>>>>

File: src/rtl/core/pwr_mut_pkg.sv
// Types, constants and table builders for the power mutation block
package pwr_mut_pkg;

    localparam int MAX_TABLE_BITS = 10;
    localparam logic [15:0] INV_EXP_RESET = 16'd256;
    localparam logic [15:0] STEP_MAX = 16'hFFFF;
    localparam logic [12:0] EXP_SHIFT_LIMIT = 13'd16;

    typedef enum logic [3:0] {
        S_IDLE,
        S_LOOK,
        S_LMUL,
        S_LOGF,
        S_PMUL,
        S_EXPL,
        S_EMUL,
        S_EXPF,
        S_TEST,
        S_DECIDE,
        S_SMUL,
        S_DONE
    } t_state;

    typedef struct packed {
        logic signed [31:0] position;
        logic signed [31:0] lower_bound;
        logic signed [31:0] upper_bound;
        logic [15:0]        scale_draw;
        logic [15:0]        side_draw;
        logic               first_coordinate;
    } t_in_item;

    typedef struct packed {
        logic signed [31:0] mutated_position;
        logic               moved_down;
    } t_out_item;

    // log2(1 + idx/2^bits) in Q16, bit by bit from repeated Q30 squaring
    function automatic logic [16:0] log_entry(input int unsigned idx, input int unsigned bits);
        logic [63:0] x;
        logic [16:0] acc;
        x = (64'd1 << 30) + (64'(idx) << (30 - bits));
        acc = '0;
        for (int k = 0; k < 16; k++) begin
            x = (x * x) >> 30;
            acc = {acc[15:0], 1'b0};
            if (x >= (64'd2 << 30)) begin
                acc[0] = 1'b1;
                x = x >> 1;
            end
        end
        if (idx == (32'd1 << bits)) begin
            acc = 17'd65536;
        end
        return acc;
    endfunction

    // Truncating integer square root, two bits a round
    function automatic logic [63:0] isqrt64(input logic [63:0] v_in);
        logic [63:0] v;
        logic [63:0] res;
        logic [63:0] bitv;
        v = v_in;
        res = '0;
        bitv = 64'd1 << 62;
        for (int k = 0; k < 32; k++) begin
            if (v >= res + bitv) begin
                v = v - (res + bitv);
                res = (res >> 1) + bitv;
            end else begin
                res = res >> 1;
            end
            bitv = bitv >> 2;
        end
        return res;
    endfunction

    // 2^(-idx/2^bits) in Q16, built from products of Q30 roots of one half
    function automatic logic [16:0] exp_entry(input int unsigned idx, input int unsigned bits);
        logic [63:0] roots [0:MAX_TABLE_BITS];
        logic [63:0] p;
        logic [16:0] ret;
        roots[0] = 64'd1 << 29;
        for (int k = 1; k <= MAX_TABLE_BITS; k++) begin
            roots[k] = '0;
            if (k <= int'(bits)) begin
                roots[k] = isqrt64(roots[k - 1] << 30);
            end
        end
        p = 64'd1 << 30;
        for (int k = 1; k <= MAX_TABLE_BITS; k++) begin
            if (k <= int'(bits)) begin
                if (((idx >> (bits - k)) & 32'd1) != 0) begin
                    p = (p * roots[k]) >> 30;
                end
            end
        end
        ret = 17'((p + (64'd1 << 13)) >> 14);
        if (idx == (32'd1 << bits)) begin
            ret = 17'd32768;
        end
        return ret;
    endfunction

endpackage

<<<<

▶ _Try it_
The whole of the data must be given back word for word.

▶ _Exercise answer_
File: src/rtl/core/pwr_mut_pkg.sv
// Types, constants and table builders for the power mutation block
package pwr_mut_pkg;

    localparam int MAX_TABLE_BITS = 10;
    localparam logic [15:0] INV_EXP_RESET = 16'd256;
    localparam logic [15:0] STEP_MAX = 16'hFFFF;
    localparam logic [12:0] EXP_SHIFT_LIMIT = 13'd16;

    typedef enum logic [3:0] {
        S_IDLE,
        S_LOOK,
        S_LMUL,
        S_LOGF,
        S_PMUL,
        S_EXPL,
        S_EMUL,
        S_EXPF,
        S_TEST,
        S_DECIDE,
        S_SMUL,
        S_DONE
    } t_state;

    typedef struct packed {
        logic signed [31:0] position;
        logic signed [31:0] lower_bound;
        logic signed [31:0] upper_bound;
        logic [15:0]        scale_draw;
        logic [15:0]        side_draw;
        logic               first_coordinate;
    } t_in_item;

    typedef struct packed {
        logic signed [31:0] mutated_position;
        logic               moved_down;
    } t_out_item;

    // log2(1 + idx/2^bits) in Q16, bit by bit from repeated Q30 squaring
    function automatic logic [16:0] log_entry(input int unsigned idx, input int unsigned bits);
        logic [63:0] x;
        logic [16:0] acc;
        x = (64'd1 << 30) + (64'(idx) << (30 - bits));
        acc = '0;
        for (int k = 0; k < 16; k++) begin
            x = (x * x) >> 30;
            acc = {acc[15:0], 1'b0};
            if (x >= (64'd2 << 30)) begin
                acc[0] = 1'b1;
                x = x >> 1;
            end
        end
        if (idx == (32'd1 << bits)) begin
            acc = 17'd65536;
        end
        return acc;
    endfunction

    // Truncating integer square root, two bits a round
    function automatic logic [63:0] isqrt64(input logic [63:0] v_in);
        logic [63:0] v;
        logic [63:0] res;
        logic [63:0] bitv;
        v = v_in;
        res = '0;
        bitv = 64'd1 << 62;
        for (int k = 0; k < 32; k++) begin
            if (v >= res + bitv) begin
                v = v - (res + bitv);
                res = (res >> 1) + bitv;
            end else begin
                res = res >> 1;
            end
            bitv = bitv >> 2;
        end
        return res;
    endfunction

    // 2^(-idx/2^bits) in Q16, built from products of Q30 roots of one half
    function automatic logic [16:0] exp_entry(input int unsigned idx, input int unsigned bits);
        logic [63:0] roots [0:MAX_TABLE_BITS];
        logic [63:0] p;
        logic [16:0] ret;
        roots[0] = 64'd1 << 29;
        for (int k = 1; k <= MAX_TABLE_BITS; k++) begin
            roots[k] = '0;
            if (k <= int'(bits)) begin
                roots[k] = isqrt64(roots[k - 1] << 30);
            end
        end
        p = 64'd1 << 30;
        for (int k = 1; k <= MAX_TABLE_BITS; k++) begin
            if (k <= int'(bits)) begin
                if (((idx >> (bits - k)) & 32'd1) != 0) begin
                    p = (p * roots[k]) >> 30;
                end
            end
        end
        ret = 17'((p + (64'd1 << 13)) >> 14);
        if (idx == (32'd1 << bits)) begin
            ret = 17'd32768;
        end
        return ret;
    endfunction

endpackage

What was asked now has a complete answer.